お参り先の小学生の女の子からの質問。中々、大人からは出ない直球で本質的な質問。ドキッとしましたが大切なことだと思います。
 この時は「お経でそのように伝えられているよ」や「浄土真宗ではお浄土という場所に往くと説かれていてね」などと答えたように思います。しかしながら、その純粋な疑問にきちんと答えられたのかモヤモヤしましたので、本コーナーで取り上げさせていただきました。
 
 まず「天国」や「地獄」ですが、確かに仏教は輪廻(りんね)という生まれ変わり死に変わりの思想の中で、その世界を説きます。ただし仏教の説く「天国」は、苦しみある世界という意味では「地獄」と変わりのない世界です。豊かで恵まれているからこその苦しみ、それを維持したくても維持できない苦しみがあると説かれます。
 ですから仏教の目的は、「天国」の様な環境に行くことではなく、苦しみの元である執着(仏教では煩悩と言います)から解き放たれた存在。つまり「仏(ほとけ)」に成ることにあります。このあたりのことは別コーナーの『住職さんに聞くゾウ!』で、もう少し詳しく触れています。
 「仏」とは別に死者を意味する言葉ではありません。本来「仏」とは「法」という真理に目覚め、苦しみのもとである執着から離れた者を指します。だからこそ、仏教の開祖であるお釈迦さまも、生前から「目覚めた者」を意味する「ブッダ(仏陀)」、つまり「ほとけ」と称されていました。
 しかしながら、生きている間に煩悩を滅する修行を行える環境にない、或いは修行しても煩悩を滅することが出来ない。そういった私が、命終えた後、阿弥陀さまという仏さまの働きかけ(南無阿弥陀仏)によってお浄土に生まれ「仏」という存在に成らせていただく。それが浄土真宗の教えの根幹かなと思います。
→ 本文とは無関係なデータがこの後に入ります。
File: flow/config.mk
export PLATFORM = sky130hd
export DESIGN_NAME = multicycle_arithmetic
export DESIGN_NICKNAME = multicycle_arithmetic
export VERILOG_FILES = /design/flow/design.v
export SDC_FILE = /design/flow/constraint.sdc
export NUM_CORES = 4
export LEC_CHECK = 0
export ABC_AREA = 1
export CAP_MARGIN = 20
export CORE_MARGIN = 2
export CORE_UTILIZATION = 61
export CTS_CLUSTER_DIAMETER = 218
export CTS_CLUSTER_SIZE = 73
export HOLD_SLACK_MARGIN = 0.3
export SETUP_SLACK_MARGIN = 5.0
export SLEW_MARGIN = 20
File: flow/constraint.sdc
create_clock -name core_clock -period 19.1 [get_ports {clk}]
set_input_delay 3.8200 -clock core_clock [delete_from_list [all_inputs] [get_ports {clk}]]
set_output_delay 3.8200 -clock core_clock [all_outputs]
set_load 0.01 [all_outputs]
File: flow/design.v
module multicycle_arithmetic(
    input clk, rst, start, 
    input [1:0] op, 
    input [7:0] a, b, 
    output reg done, 
    output reg [15:0] result
);
    reg [2:0] state;
    parameter IDLE = 3'b000, LOAD = 3'b001, ADD = 3'b010, SUB = 3'b011, 
              MUL = 3'b100, DIV = 3'b101, DONE = 3'b110;
    always @(posedge clk or posedge rst) begin
        if (rst) begin
            state <= IDLE;
            done <= 0;
            result <= 0;
        end else begin
            case (state)
                IDLE: begin
                    done <= 0;
                    if (start) state <= LOAD;
                end
                LOAD: begin
                    case (op)
                        2'b00: state <= ADD;
                        2'b01: state <= SUB;
                        2'b10: state <= MUL;
                        2'b11: state <= DIV;
                        default: state <= DONE;
                    endcase
                end
                ADD: begin
                    result <= a + b;
                    state <= DONE;
                end
                SUB: begin
                    result <= a - b;
                    state <= DONE;
                end
                MUL: begin
                    result <= a * b;
                    state <= DONE;
                end
                DIV: begin
                    result <= (b != 0) ? a / b : 16'hFFFF;  
                    state <= DONE;
                end
                DONE: begin
                    done <= 1;
                    state <= IDLE;
                end
                default: state <= IDLE;
            endcase
        end
    end
endmodule
File: flow/run.sh
#!/bin/bash
# the make line also repeats each setting of config.mk as NAME=value (left out here)
make -C /OpenROAD-flow-scripts/flow DESIGN_CONFIG=/design/flow/config.mk WORK_HOME=/design/flow/orfs CLKGATE_MAP_FILE= finish
==> flow_summary_export.csv, run 1 <==
group,metric,value,unit
outcome,outcome,"stopped before the end",
outcome,last-stage-reached,"4_1_cts",
outcome,error_message,"[ERROR DPL-0033] detailed placement checks failed during check placement.",
yosys,ff_type,"dfrtp_1",
yosys,synthesis.instances,1424,
place,gp_routability_congestion,0.949,
yosys,top_logic_kind,"simple AND/OR/NAND/NOR gates",
yosys,seq_total_area_yosys,0.0651,
yosys,enable_flop_cells,0,
floorplan,dieHeight,127,um
yosys,area_of_the_mapped_netlist,9240,um^2
yosys,yosys.cell_types.count,52,
yosys,post_synth_ao_oa_area_fraction,0.144,
floorplan,core,14600,um^2
yosys,top_area_frac,0.209,
yosys,synth.ff_latch_count,24,
yosys,proportion_of_register_bits_with_asynchronous_set_or_reset_after_synthesis,1.00,
yosys,synthSimpleGateAreaFrac,0.317,
yosys,yosys.area_share.xor_xnor,0.0588,
floorplan,initial_utilization,0.631,
yosys,ys_sh_adder,0.291,
yosys,yosys_cells,1424,
yosys,synthDominantAreaCellType,"ha_1",
yosys,muxShareOfSynthArea,0,
yosys,common_cells,"nand2_1, inv_1, ha_1, o21ai_0, nor2_1",
yosys,yosysWarnings,1,
yosys,post-synth-top-count-cell,"nand2_1",
floorplan,dieWidth,127,um
yosys,synthesis.area_per_instance,6.49,um^2
place,place.detailed.hpwl,22400,um
floorplan,chipArea,16100,um^2
yosys,synth.yosys.chip_area,9240,um^2
yosys,ys_top_cells_by_area,"ha_1, nand2_1, inv_1",
floorplan,ios,38,
place,io_buffers,37,
floorplan,floorplan.rows,44,
place,dpl_cell_area,12500,um^2
[through the flow]
stage               std cells  utilization  TNS (ns)  setup slack, ns
detailed placement       1945        0.856    -27.70            -9.36
global placement         1945        0.856    -23.59            -8.40
floorplan                1431            -    -24.00            -8.54
==> run 2: changes to the inputs <==
CAP_MARGIN = 5   (was 20)
CORE_UTILIZATION = 70   (was 61)
PLACE_DENSITY_LB_ADDON = 0.27   (was unset)
SETUP_SLACK_MARGIN = unset   (was 5.0)
clock period = 30.0 ns   (was 19.1 ns; I/O delays follow)
==> run 2 against run 1 <==
  * The run fails in 5_1_grt
  * Area after synthesis unchanged
  * Die area is 12% lower
  * Synthesized cell count did not move
==> flow_summary_export.csv, run 2 <==
group,metric,value,unit
outcome,last-stage-reached,"5_1_grt",
yosys,top_area_frac,0.209,
yosys,proportion_of_register_bits_with_asynchronous_set_or_reset_after_synthesis,1.00,
floorplan,dieWidth,119,um
yosys,synthSimpleGateAreaFrac,0.317,
yosys,enable_flop_cells,0,
yosys,yosys.cell_types.count,52,
yosys,synth.yosys.chip_area,9240,um^2
yosys,yosys_cells,1424,
yosys,post-synth-top-count-cell,"nand2_1",
clock_network,clock_sink_count,24,
place,place.detailed.hpwl,23600,um
grt,groute.usage.overall,0.770,
yosys,synth.ff_latch_count,24,
outcome,error_message,"[ERROR GRT-0116] Global routing finished with congestion. Check the congestion regions in the DRC Viewer.",
yosys,post_synth_ao_oa_area_fraction,0.144,
yosys,yosysWarnings,1,
floorplan,floorplan.rows,41,
place,place_worst_setup_slack,-1.32,ns
yosys,area_of_the_mapped_netlist,9240,um^2
yosys,ys_top_cells_by_area,"ha_1, nand2_1, inv_1",
yosys,synthesis.instances,1424,
clock_network,clockBufferDepth,2,
floorplan,chipArea,14100,um^2
yosys,ff_type,"dfrtp_1",
floorplan,dieHeight,119,um
floorplan,initial_utilization,0.723,
yosys,yosys.area_share.xor_xnor,0.0588,
clock_network,h_tree_depth,1,
grt,global_route.overflow_total,73,
floorplan,ios,38,
outcome,outcome,"stopped before the end",
yosys,common_cells,"nand2_1, inv_1, ha_1, o21ai_0, nor2_1",
yosys,top_logic_kind,"simple AND/OR/NAND/NOR gates",
yosys,synthDominantAreaCellType,"ha_1",
yosys,synthesis.area_per_instance,6.49,um^2
place,gp_routability_congestion,0.953,
clock_network,root_buffer,"clkbuf_16",
yosys,ys_sh_adder,0.291,
yosys,seq_total_area_yosys,0.0651,
floorplan,core,12800,um^2
clock_network,cts-buffers-inserted,3,
yosys,muxShareOfSynthArea,0,
place,io_buffers,37,
-- run 2: per-layer routing --
layer | GRT overflow | track usage
met5 | 0 | 0.180
met2 | 37 | 0.946
met4 | 34 | 0.833
met1 | 1 | 0.760
met3 | 1 | 0.589
-- run 2: metrics by stage --
step	cell area [um^2]	hold WS (ns)	instances	util
detailed placement	11300	0.460	1779	0.881
CTS	12000	0.476	1835	0.937
global placement	11300	0.430	1779	0.881
floorplan	9600	0.418	1431	-
-- run 2: what timing repair did --
item                                    4_1_cts
endpoints found under the setup margin        2
hold buffers                                  0
pin swaps                                    69
gates resized                                73
buffers inserted                             52
==> run 3: changes to the inputs <==
CAP_MARGIN = 40   (was 5)
CORE_UTILIZATION = 72   (was 70)
CTS_CLUSTER_DIAMETER = unset   (was 218)
CTS_CLUSTER_SIZE = 98   (was 73)
HOLD_SLACK_MARGIN = unset   (was 0.3)
PLACE_DENSITY_LB_ADDON = unset   (was 0.27)
TNS_END_PERCENT = 10   (was unset)
clock period = 35.7 ns   (was 30.0 ns; I/O delays follow)
==> run 3 against run 2 <==
  * The run now finishes clean
  * Die area down 2.7%
  * Synthesized cell count unchanged
  * Area after synthesis unchanged
==> flow_summary_export.csv, run 3 <==
group,metric,value,unit
critical_path,r2r-start,"state[5]",
yosys,seq_total_area_yosys,0.0651,
critical_path,ff2ff_path_depth,7,
yosys,ff_type,"dfrtp_1",
cells_and_area,logic_area,7670,um^2
timing,max_freq,29.8,MHz
timing,setup_ws,2.18,ns
yosys,top_logic_kind,"simple AND/OR/NAND/NOR gates",
grt,groute.usage.overall,0.350,
yosys,yosys.area_share.xor_xnor,0.0588,
detailed_routing,routed_wire_length_per_instance,14.6,um
yosys,ys_sh_adder,0.291,
critical_path,startpoint_type,"input port",
floorplan,floorplan.rows,41,
floorplan,ios,38,
critical_path,cp.depth,207,
clock_network,clkSlewWorstSetupHoldPaths,0.06,ns
timing,report.final.setup_viol,0,
floorplan,core,12600,um^2
min_path,hp-class,"reg2reg",
yosys,enable_flop_cells,0,
grt,grt_first_pass_wirelength,38700,um
critical_path,critPathSlowestCell,"clkdlybuf4s50_1",
floorplan,dieHeight,117,um
timing,number_of_hold_slack_violations_in_the_final_timing_report,0,
yosys,synthSimpleGateAreaFrac,0.317,
clock_network,cts.hold.buffers_added,0,
clock_network,clk-insertion-delay-late,0.27,ns
yosys,yosys_cells,1424,
critical_path,crit_start,"a[2]",
clock_network,cts-buffers-inserted,3,
timing,final_worst_path_cycle_share,0.939,
critical_path,worst_path_largest_cell_delay,0.49,ns
critical_path,cp_top_family,"simple AND/OR/NAND/NOR gates",
detailed_routing,detailroute.via_count,9356,
clock_network,clockBufferDepth,2,
floorplan,initial_utilization,0.735,
grt,grt_max_degree,20,
floorplan,dieWidth,117,um
critical_path,endpoint_kind,"register",
timing,setup_tns,0,ns
yosys,synthDominantAreaCellType,"ha_1",
yosys,synth.yosys.chip_area,9240,um^2
yosys,synthesis.instances,1424,
yosys,post_synth_ao_oa_area_fraction,0.144,
detailed_routing,drc,0,
yosys,synthesis.area_per_instance,6.49,um^2
critical_path,crit_arrival,33.66,ns
grt,antenna_found_initial,0,
min_path,min_delay_src,"state[3]",
yosys,synth.ff_latch_count,24,
yosys,ys_top_cells_by_area,"ha_1, nand2_1, inv_1",
place,io_buffers,37,
job,openroad.warnings,39,
timing,fin_skew,0.00315,ns
critical_path,crit_top_cell,"nand2_1",
critical_path,endpoint_of_the_most_critical_register_to_register_path,"result[6]",
yosys,muxShareOfSynthArea,0,
yosys,common_cells,"nand2_1, inv_1, ha_1, o21ai_0, nor2_1",
yosys,proportion_of_register_bits_with_asynchronous_set_or_reset_after_synthesis,1.00,
detailed_routing,antenna_left,0,
floorplan,chipArea,13800,um^2
clock_network,cts_tree,"built",
detailed_routing,antenna_cells,0,
cells_and_area,finalInstanceArea,10400,um^2
critical_path,critPathCapture,"result[0]",
detailed_routing,detailedRoute.firstIterationViolations,744,
timing,slew_viol_final,0,
critical_path,buffering_stage_count_on_the_worst_path_with_inverters_included,36,
yosys,top_area_frac,0.209,
cells_and_area,fill_cell_total_of_the_finished_layout,898,
critical_path,regToRegSetupSlack,32.82,ns
yosys,yosys.cell_types.count,52,
detailed_routing,detail_route.vias_per_cell,5.63,
place,gp_routability_congestion,0.940,
timing,fin_crit,33.52,ns
critical_path,type_of_the_setup_path_with_the_least_slack,"in2reg",
outcome,outcome,"finished clean",
grt,grt_pass1_vias,8524,
min_path,holdPathStages,2,
critical_path,cp_max_fanout,12,
cells_and_area,areaGrowthSynthToFinish,12.3,%
cells_and_area,final_nets,1705,
yosys,yosysWarnings,1,
detailed_routing,drt_pass1_iterations,5,
min_path,timing.hold.worst_endpoint,"state[0]",
timing,hold-worst-slack,0.461,ns
timing,max_slew_margin,0.444,
critical_path,required_time_reported_for_the_critical_path_endpoint,35.85,ns
detailed_routing,final_wl,24300,um
job,max_cap_violations,0,
yosys,post-synth-top-count-cell,"nand2_1",
clock_network,root_buffer,"clkbuf_16",
clock_network,clock_sink_count,24,
clock_network,h_tree_depth,1,
place,place_worst_setup_slack,0.219,ns
grt,global_route.overflow_total,0,
cells_and_area,seq_area,602,um^2
yosys,area_of_the_mapped_netlist,9240,um^2
timing,max_slew.worst_pin.slew,0.828,ns
place,place.detailed.hpwl,18700,um
place,dpl_cell_area,9910,um^2
-- run 3: area by class of cell --
type / instances / area share
clock inverter: 1 / 0.00289
tap: 172 / 0.0207
timing repair buffer: 83 / 0.0733
multi-input combinational: 1111 / 0.739
sequential: 24 / 0.0580
clock buffer: 3 / 0.00723
inverter: 266 / 0.0975
timing repair inverter: 3 / 0.00145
 ですから質問には「お浄土という場所に生まれて仏に成らせてもらうんだよ」と答えるのですが、聞きたいことに答えられているのかどうか(~_~;)
 おそらく「死後の世界はあるの?」という趣旨も含まれているかと思うのですが、これは完全に私の能力を超えた問題なので、私に証明出来るようなものではありません。そう祖師の方々から伝え聞いていると。自力では「仏」に成りようがない私が、「仏」に成らせていただく道であると受け止めさせていただくことしか出来ないのかなと思います。
 ただ様々な執着から離れ、ものごとをありのままに平等に見る「仏」という存在。そういったものを、僧侶でも一般の人でも問わず、皆で等しく目標・指針とできる環境・場所がある。そのこと自体が何よりの一つのご利益なのかなと、今の私は感じています。

ん~、答えられているか怪しい。。。
また年を重ねたら違う答え方をしている気がします。一生の課題だと思います。

住職

ポイント
・「天国」や「地獄」は仏典で説かれていますが、仏教の目的とする場所ではありません。
・浄土真宗は「浄土」に生まれ仏に成らせていただく教えです。